Pillow Talk
All I needed was a new pillow. What’s the big deal about buying a pillow? It’s not that I haven’t bought pillows before, but it was always for my family and none of them are pillow picky. So I guess the real problem was me because I didn’t want just any pillow, I wanted a foam pillow. I never thought that it would be an adventure.
When I was a child I had a never ending cough which got worse when I slept. Back in the fifties if a kid had my symptoms their tonsils were removed as a matter of course. Coughing? Can’t breathe? Constant colds? Yank out those tonsils. I don’t think that anyone in Brooklyn kept them beyond the age of five. I don’t remember much of my early childhood, but like Bill Cosby I still have vivid memories of my tonsils’ demise. I remember all the kids crying at the doctor’s clinic. I even remember my mom trying to wake me up and take me home. And I definitely remember that first swallow and the subsequent painful ones that even ice-cream couldn’t cure.

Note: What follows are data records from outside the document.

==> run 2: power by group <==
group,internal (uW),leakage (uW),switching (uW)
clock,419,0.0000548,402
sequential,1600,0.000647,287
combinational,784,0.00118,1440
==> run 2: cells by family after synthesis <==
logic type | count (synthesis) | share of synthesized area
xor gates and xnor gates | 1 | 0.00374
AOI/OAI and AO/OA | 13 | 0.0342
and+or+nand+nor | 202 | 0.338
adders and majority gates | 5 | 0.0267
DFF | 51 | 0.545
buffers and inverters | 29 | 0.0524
$ cat src/flat_wrapper.sv
// flat-port wrapper written by rule: the top's interface ports become plain ports
module conv_pool_engine_flat 
#(
  parameter int IMG_W = 64,
  parameter int IMG_H = 64,
  parameter int DW    = 20,
  parameter int FRAC  = 16,
  parameter int AW    = 12
)
  (clk, reset, bus_ready, bus_idata, bus_cdata_rd, bus_k_we, bus_k_idx, bus_k_data, bus_pool_mode, bus_busy, bus_iaddr, bus_cwr, bus_caddr_wr, bus_cdata_wr, bus_crd, bus_caddr_rd, bus_csel);
  conv_pool_engine_if #(.AW(AW), .DW(DW)) bus_i ();
  input logic clk;
  input logic reset;
  input wire logic [$bits(bus_i.ready)-1:0] bus_ready;
  input wire logic [$bits(bus_i.idata)-1:0] bus_idata;
  input wire logic [$bits(bus_i.cdata_rd)-1:0] bus_cdata_rd;
  input wire logic [$bits(bus_i.k_we)-1:0] bus_k_we;
  input wire logic [$bits(bus_i.k_idx)-1:0] bus_k_idx;
  input wire logic [$bits(bus_i.k_data)-1:0] bus_k_data;
  input wire logic [$bits(bus_i.pool_mode)-1:0] bus_pool_mode;
  output wire logic [$bits(bus_i.busy)-1:0] bus_busy;
  output wire logic [$bits(bus_i.iaddr)-1:0] bus_iaddr;
  output wire logic [$bits(bus_i.cwr)-1:0] bus_cwr;
  output wire logic [$bits(bus_i.caddr_wr)-1:0] bus_caddr_wr;
  output wire logic [$bits(bus_i.cdata_wr)-1:0] bus_cdata_wr;
  output wire logic [$bits(bus_i.crd)-1:0] bus_crd;
  output wire logic [$bits(bus_i.caddr_rd)-1:0] bus_caddr_rd;
  output wire logic [$bits(bus_i.csel)-1:0] bus_csel;
  assign bus_i.ready = bus_ready;
  assign bus_i.idata = bus_idata;
  assign bus_i.cdata_rd = bus_cdata_rd;
  assign bus_i.k_we = bus_k_we;
  assign bus_i.k_idx = bus_k_idx;
  assign bus_i.k_data = bus_k_data;
  assign bus_i.pool_mode = bus_pool_mode;
  assign bus_busy = bus_i.busy;
  assign bus_iaddr = bus_i.iaddr;
  assign bus_cwr = bus_i.cwr;
  assign bus_caddr_wr = bus_i.caddr_wr;
  assign bus_cdata_wr = bus_i.cdata_wr;
  assign bus_crd = bus_i.crd;
  assign bus_caddr_rd = bus_i.caddr_rd;
  assign bus_csel = bus_i.csel;
  conv_pool_engine #(.IMG_W(IMG_W), .IMG_H(IMG_H), .DW(DW), .FRAC(FRAC), .AW(AW)) u_core (.clk(clk), .reset(reset), .bus(bus_i));
endmodule
**src/rtl/reg_dump_controller.sv**
```systemverilog
// reg_dump_controller
// Debug-side sequencer that walks the whole register bank through its debug
// read port and streams every word out LSB byte first on a valid/ready byte
// interface. Runs only while the pipeline is halted.
//
// Optional feature macro: REG_DUMP_CHECKSUM_EN
//   When defined, a running XOR of every accepted data byte is appended as
//   one extra byte after the last data byte.
//
// Ports:
//   i_clock        rising-edge clock
//   i_reset        synchronous active-high reset
//   i_start        dump request, sampled only in idle
//   i_reg_data     bank read data (bank o_data_a)
//   o_read_enable  bank read enable (bank i_read_enable)
//   o_read_addr    bank read address (bank i_read_addr)
//   o_tx_data      byte to transmit
//   o_tx_valid     o_tx_data is valid
//   i_tx_ready     sink accepts the byte this cycle
//   o_busy         dump in progress
//   o_done         one-cycle pulse when a dump completes
module reg_dump_controller #(
    parameter int unsigned DATA_SIZE  = 32,
    parameter int unsigned ADDR_SIZE  = 5,
    parameter int unsigned BANK_DEPTH = 32,
    parameter int unsigned BYTE_SIZE  = 8
) (
    input  logic                 i_clock,
    input  logic                 i_reset,
    input  logic                 i_start,
    input  logic [DATA_SIZE-1:0] i_reg_data,
    output logic                 o_read_enable,
    output logic [ADDR_SIZE-1:0] o_read_addr,
    output logic [BYTE_SIZE-1:0] o_tx_data,
    output logic                 o_tx_valid,
    input  logic                 i_tx_ready,
    output logic                 o_busy,
    output logic                 o_done
);

    localparam int unsigned BytesPerWord = DATA_SIZE / BYTE_SIZE;
    localparam int unsigned IdxW = (BytesPerWord > 1) ? $clog2(BytesPerWord) : 1;
    localparam logic [IdxW-1:0]      LastIdx  = IdxW'(BytesPerWord - 1);
    localparam logic [ADDR_SIZE-1:0] LastAddr = ADDR_SIZE'(BANK_DEPTH - 1);

    typedef enum logic [2:0] {
        StIdle  = 3'd0,
        StRead  = 3'd1,
        StLatch = 3'd2,
        StSend  = 3'd3,
        StDone  = 3'd4
`ifdef REG_DUMP_CHECKSUM_EN
        ,
        StCsum  = 3'd5
`endif
    } state_e;

    state_e               state_q, state_d;
    logic [ADDR_SIZE-1:0] addr_q, addr_d;
    logic [IdxW-1:0]      idx_q, idx_d;
    logic [DATA_SIZE-1:0] word_q, word_d;
    logic [BYTE_SIZE-1:0] cur_byte;
`ifdef REG_DUMP_CHECKSUM_EN
    logic [BYTE_SIZE-1:0] csum_q, csum_d;
`endif

    assign cur_byte = word_q[int'(idx_q) * BYTE_SIZE +: BYTE_SIZE];

    always_ff @(posedge i_clock) begin
        if (i_reset) begin
            state_q <= StIdle;
            addr_q  <= '0;
            idx_q   <= '0;
            word_q  <= '0;
`ifdef REG_DUMP_CHECKSUM_EN
            csum_q  <= '0;
`endif
        end else begin
            state_q <= state_d;
            addr_q  <= addr_d;
            idx_q   <= idx_d;
            word_q  <= word_d;
`ifdef REG_DUMP_CHECKSUM_EN
            csum_q  <= csum_d;
`endif
        end
    end

    always_comb begin
        state_d = state_q;
        addr_d  = addr_q;
        idx_d   = idx_q;
        word_d  = word_q;
`ifdef REG_DUMP_CHECKSUM_EN
        csum_d  = csum_q;
`endif
        unique case (state_q)
            StIdle: begin
                if (i_start) begin
                    state_d = StRead;
                    addr_d  = '0;
`ifdef REG_DUMP_CHECKSUM_EN
                    csum_d  = '0;
`endif
                end
            end
            // Bank registers the word on this edge; it is visible in StLatch.
            StRead:  state_d = StLatch;
            StLatch: begin
                word_d  = i_reg_data;
                idx_d   = '0;
                state_d = StSend;
            end
            StSend: begin
                if (i_tx_ready) begin
`ifdef REG_DUMP_CHECKSUM_EN
                    csum_d = csum_q ^ cur_byte;
`endif
                    if (idx_q == LastIdx) begin
                        if (addr_q == LastAddr) begin
`ifdef REG_DUMP_CHECKSUM_EN
                            state_d = StCsum;
`else
                            state_d = StDone;
`endif
                        end else begin
                            addr_d  = addr_q + ADDR_SIZE'(1);
                            state_d = StRead;
                        end
                    end else begin
                        idx_d = idx_q + IdxW'(1);
                    end
                end
            end
`ifdef REG_DUMP_CHECKSUM_EN
            StCsum: begin
                if (i_tx_ready) begin
                    state_d = StDone;
                end
            end
`endif
            StDone:  state_d = StIdle;
            default: state_d = StIdle;
        endcase
    end

    // Outputs depend only on registered state; i_tx_ready never reaches them.
    always_comb begin
        o_read_enable = (state_q == StRead);
        o_read_addr   = addr_q;
        o_tx_valid    = (state_q == StSend);
        o_tx_data     = (state_q == StSend) ? cur_byte : '0;
        o_busy        = (state_q == StRead) || (state_q == StLatch) || (state_q == StSend);
        o_done        = (state_q == StDone);
`ifdef REG_DUMP_CHECKSUM_EN
        if (state_q == StCsum) begin
            o_tx_valid = 1'b1;
            o_tx_data  = csum_q;
            o_busy     = 1'b1;
        end
`endif
    end

endmodule

```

Once my tonsils were out the doctor told my mom to buy me a foam pillow and I’ve slept on one ever since. A girl gets used to a certain kind of pillow after all those years. That’s why I found myself in the Bed, Bath and Beyond the Known Universe emporium.
I used to walk in, grab a pillow and walk out. But in today’s brave new world there is no such thing as plain latex. Now there is something called memory foam. It’s ironic that while my memory has gone to hell my pillow will be the elephant of the bedding world. Plus these pillows are so heavy that it takes two people to lift them and they come in every shape but a rectangle. They are square, they are round they are wedge shaped and the best one of all—they are wavy. I kept staring at that one trying to figure out where exactly I was supposed to put my head. On the bump? The valley? On both at once? And then I saw the price. It was basically a down payment on a car.
I realized that they no longer manufactured my beloved plain foam pillow and that there was no way that I could afford one of these memory monsters. So after fifty years of pillow loyalty I silently bade my old friend farewell and began searching for a replacement. Easier said than done.
Thank goodness most pillows still come in the usual rectangular size, although they seem to have expanded to queen, king and emperor size. But their innards are a whole different matter. Do I want duck, chicken, ostrich or goose feathers? A combination of sorts? Maybe I’d rather sleep on one of the synthetic blends, which simulate the finest feathers but are hypo-sanitary. After all you never know where that goose has been. I think my favorite one was the all-natural synthetic blend. I felt like Alice down the rabbit hole.
Once I had chosen my preferred innards I had to decide how firm I wanted my pillow to be. As firm as a handshake? As soft as mashed potatoes? As middling as Jello? Then firmness decided, it was on to a choice based on yet another set of criteria—the way I slept: on my side, back or stomach. What if I sleep on all my sides in one night? Do I have to buy three separate pillows for each position? Do I then stack them by the side of my bed so that when I switch from my back to my stomach I’m ready to throw one pillow overboard and grab the next? Do I do this all night? I see nothing but troubling questions ahead with this system like, when do I sleep? Does an all in one sleeping pillow no longer exist? Can I strangle the idiot who came up with these ludicrous “improvements”?
Pillows are just the tip of the ice berg. You can’t buy a simple anything anymore. Last month Lisa needed to replace her cell phone. The first question the salesman asked was,
“What do you use your phone for? Texting? Music? E-mail? When Lisa shook her head at each option he was shocked.
“Oh, you use it just to talk?”
I’m confused. Isn’t that what phones are for?
Steve tells me that he’s constantly amazed at what has become of the simple one blade razor. One day, thanks to an amazing scientific breakthrough, there were suddenly two blades. If the first one missed a hair the second would immediately destroy it. Through the years the ante has been upped to six blades per razor. Does any man have enough hair on his face for six blades? Or does he enjoy the sensation of six blades efficiently shredding his skin?
And what ever happened to knobs? You know the small round things that you turned so that electronic stuff turned on and off and the volume went up and down? I miss knobs. Look around, there is no longer a simple anything that simply turns on does its job and then turns off. Bells and whistles are now mandatory. Oh well, at least I found a pillow. And thank God it has no remote control and no memory—just feathers.